# -*- tab-width:2;indent-tabs-mode:t;show-trailing-whitespace:t;rm-trailing-spaces:t -*-
# vi: set ts=2 noet:
#
# (c) Copyright Rosetta Commons Member Institutions.
# (c) This file is part of the Rosetta software suite and is made available under license.
# (c) The Rosetta software is developed by the contributing members of the Rosetta Commons.
# (c) For more information, see http://www.rosettacommons.org. Questions about this can be
# (c) addressed to University of Washington UW TechTransfer, email: license@u.washington.edu.

## @file test/scientific/README.txt


____________________________________________________

HOW TO RUN
____________________________________________________

0) Check Prerequisites

   a) Rosetta
   b) Input Structures ( see next )
   c) R  version >= 1.11
      c.1) with packages 'plyr', 'ggplot2', 'reshape', 'Design'  (see ?install.packages in R)
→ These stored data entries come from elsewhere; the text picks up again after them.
File: src/wsfp_pkg.sv
`timescale 1ns / 1ps
// ----------------------------------------------------------------------------
// wsfp_pkg: shared types and constants of the WebSocket frame parser
// Parse phases, frame opcodes and kinds, and the command word that the
// header parser hands to the output stage.
// ----------------------------------------------------------------------------
package wsfp_pkg;

	// parser phases
	typedef enum logic [2:0] {
		PH_HDR0   = 3'd0,
		PH_HDR1   = 3'd1,
		PH_EXTLEN = 3'd2,
		PH_KEY    = 3'd3,
		PH_DATA   = 3'd4
	} phase_t;

	// frame opcodes
	localparam logic [3:0] OP_CONT  = 4'h0;
	localparam logic [3:0] OP_TEXT  = 4'h1;
	localparam logic [3:0] OP_BIN   = 4'h2;
	localparam logic [3:0] OP_CLOSE = 4'h8;
	localparam logic [3:0] OP_PING  = 4'h9;
	localparam logic [3:0] OP_PONG  = 4'hA;

	// frame kinds as reported on the output
	typedef enum logic [2:0] {
		KIND_TEXT    = 3'd0,
		KIND_BINARY  = 3'd1,
		KIND_PING    = 3'd2,
		KIND_PONG    = 3'd3,
		KIND_CLOSE   = 3'd4,
		KIND_UNKNOWN = 3'd5
	} kind_t;

	// 7-bit length codes
	localparam logic [6:0] LEN7_SHORT_MAX = 7'd125;
	localparam logic [6:0] LEN7_EXT16    = 7'd126;

	// header field byte counts
	localparam logic [3:0] EXT16_BYTES = 4'd2;
	localparam logic [3:0] EXT64_BYTES = 4'd8;
	localparam logic [3:0] KEY_BYTES   = 4'd4;

	// queue between parser and output stage
	localparam int QUEUE_DEPTH = 2;
	localparam int QPTR_W      = 1;

	// command word: one result item before unmasking
	typedef struct packed {
		logic [7:0] data;
		logic [7:0] key;
		logic       byte_valid;
		kind_t      kind;
		logic       last;
	} cmd_t;

	function automatic kind_t kind_of(input logic [3:0] op);
		kind_t k;
		case (op)
			OP_CONT, OP_TEXT: k = KIND_TEXT;
			OP_BIN:           k = KIND_BINARY;
			OP_PING:          k = KIND_PING;
			OP_PONG:          k = KIND_PONG;
			OP_CLOSE:         k = KIND_CLOSE;
			default:          k = KIND_UNKNOWN;
		endcase
		return k;
	endfunction

	function automatic logic is_event(input kind_t k);
		return (k != KIND_TEXT) && (k != KIND_BINARY);
	endfunction

endpackage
1) Download input structures

   cd mini_base_dir
   svn checkout https://svn.rosttacommons.org/source/trunk/mini.data/tests/scientific/tests/rotamer_recovery/inputs inputs

2) Compile Rosetta

   cd mini_base_dir
   ./scons.py bin mode=release -j<num_processors>

3) Run test

   Gd mini_base_dir/test/scientific
   ./scientific.py rotamer_recovery -d mini_database_dir

4) Investigate results

   Ct mini_base_dir/test/scientific/statistics/rotamer_recovery
   -> results.out




____________________________________________________

ABOUT
____________________________________________________



 Rotamer Recovery Scientific Benchmark

The rotamer recovery scientific benchmark addresses the question,
"Given the sequence identity and backbone conformation of a
experimentally characterized protein structure, how
accurately can Rosetta predict the conformation of the sidechains?"
Having an accurate answer will:

 a) Inform researchers on the trustworthiness of Rosetta as molecular modeler
 b) Guide tuning Rosetta to improve structural predictions


The input structures is a selection of the Richardson's Top5200
dataset.  The Top5200 set was constructed as follows.  Daniel Keedy
and others the Richardson Lab clustered all structures in the PDB on
April 5th 2007 into 70% sequence homology clusters.  Each structure
with resolution 2.2A or better and was not filtered by hand was run
through MolProbity.  Then from each group the structure with the best
average resolution and MolProbity score was selected provided it had
resolution at least 2.0A.  All structures from the Top5200 having
between 50 and 200 residues and resolution less than 1.2A were
selected for this benchmark. This leaves 152 structures with 17463
residues.


The strategy taken here is to model how accurately Rosetta can
predict the conformation sidechains with properties of native
structures as predictors.  To assess the accuracy, we observe that
protein sidechains populate defined conformations called Rotamers.
If at a given residue the sidechain conformation in the native
structure and the predicted structure occupy the same rotameric bin
then we say it is a rotameric match or the rotamer is recovered.  The
model we will build will predict the per residue rotameric match 0/1
indicator variable.  The properties of the reference structure we can
will use as model predictors include:

 a) Residue amino acid identity 
 b) Solvent exposure with neighbor count as a proxy
 c) Crystallographic B-Factor
 d) Number of Degrees of Freedom in sidechain
 e) Some or all of the components of the Rosetta Score function.
 
I will now describe the predictor variables in detail. To represent
the amino acid identity of each residue, we will create a collection
of 0/1 indicator variables.  Note that glycine, having no atoms on
the sidechain, and alanine, having only a single atom as a sidechain,
do not have any torsional degrees of freedom in their sidechains, so
by default Rosetta will predict their conformations correctly.  For
the remaining 18 amino acid types we will create a variable that
takes on 1 when a residue has the particular amino acid and 0
otherwise.  

Residues that are exposed to solvent are in general less constrained
then residues that are packed on the interior of a protein structure.
With fewer structural constraints, the likelihood of multiple
realistic rotameric conformations increases and therefore the
expected recovery rate decreases.

The crystallographic data comes with estimates of the uncertainty of
the atomic coordinates.  Roughly, the R-Factor measures the overall
resolution for a structure and the B-Factor measures the measured
atom level spread of the electron density either.  A high B-Factor
may indicate flexibility at that part of the structure or it may
indicate imprecision due to the experimental method.  In either case
either a high B-Factor means the accuracy of the native rotamer is
uncertain, so the the expected rotamer recovery rate should be low.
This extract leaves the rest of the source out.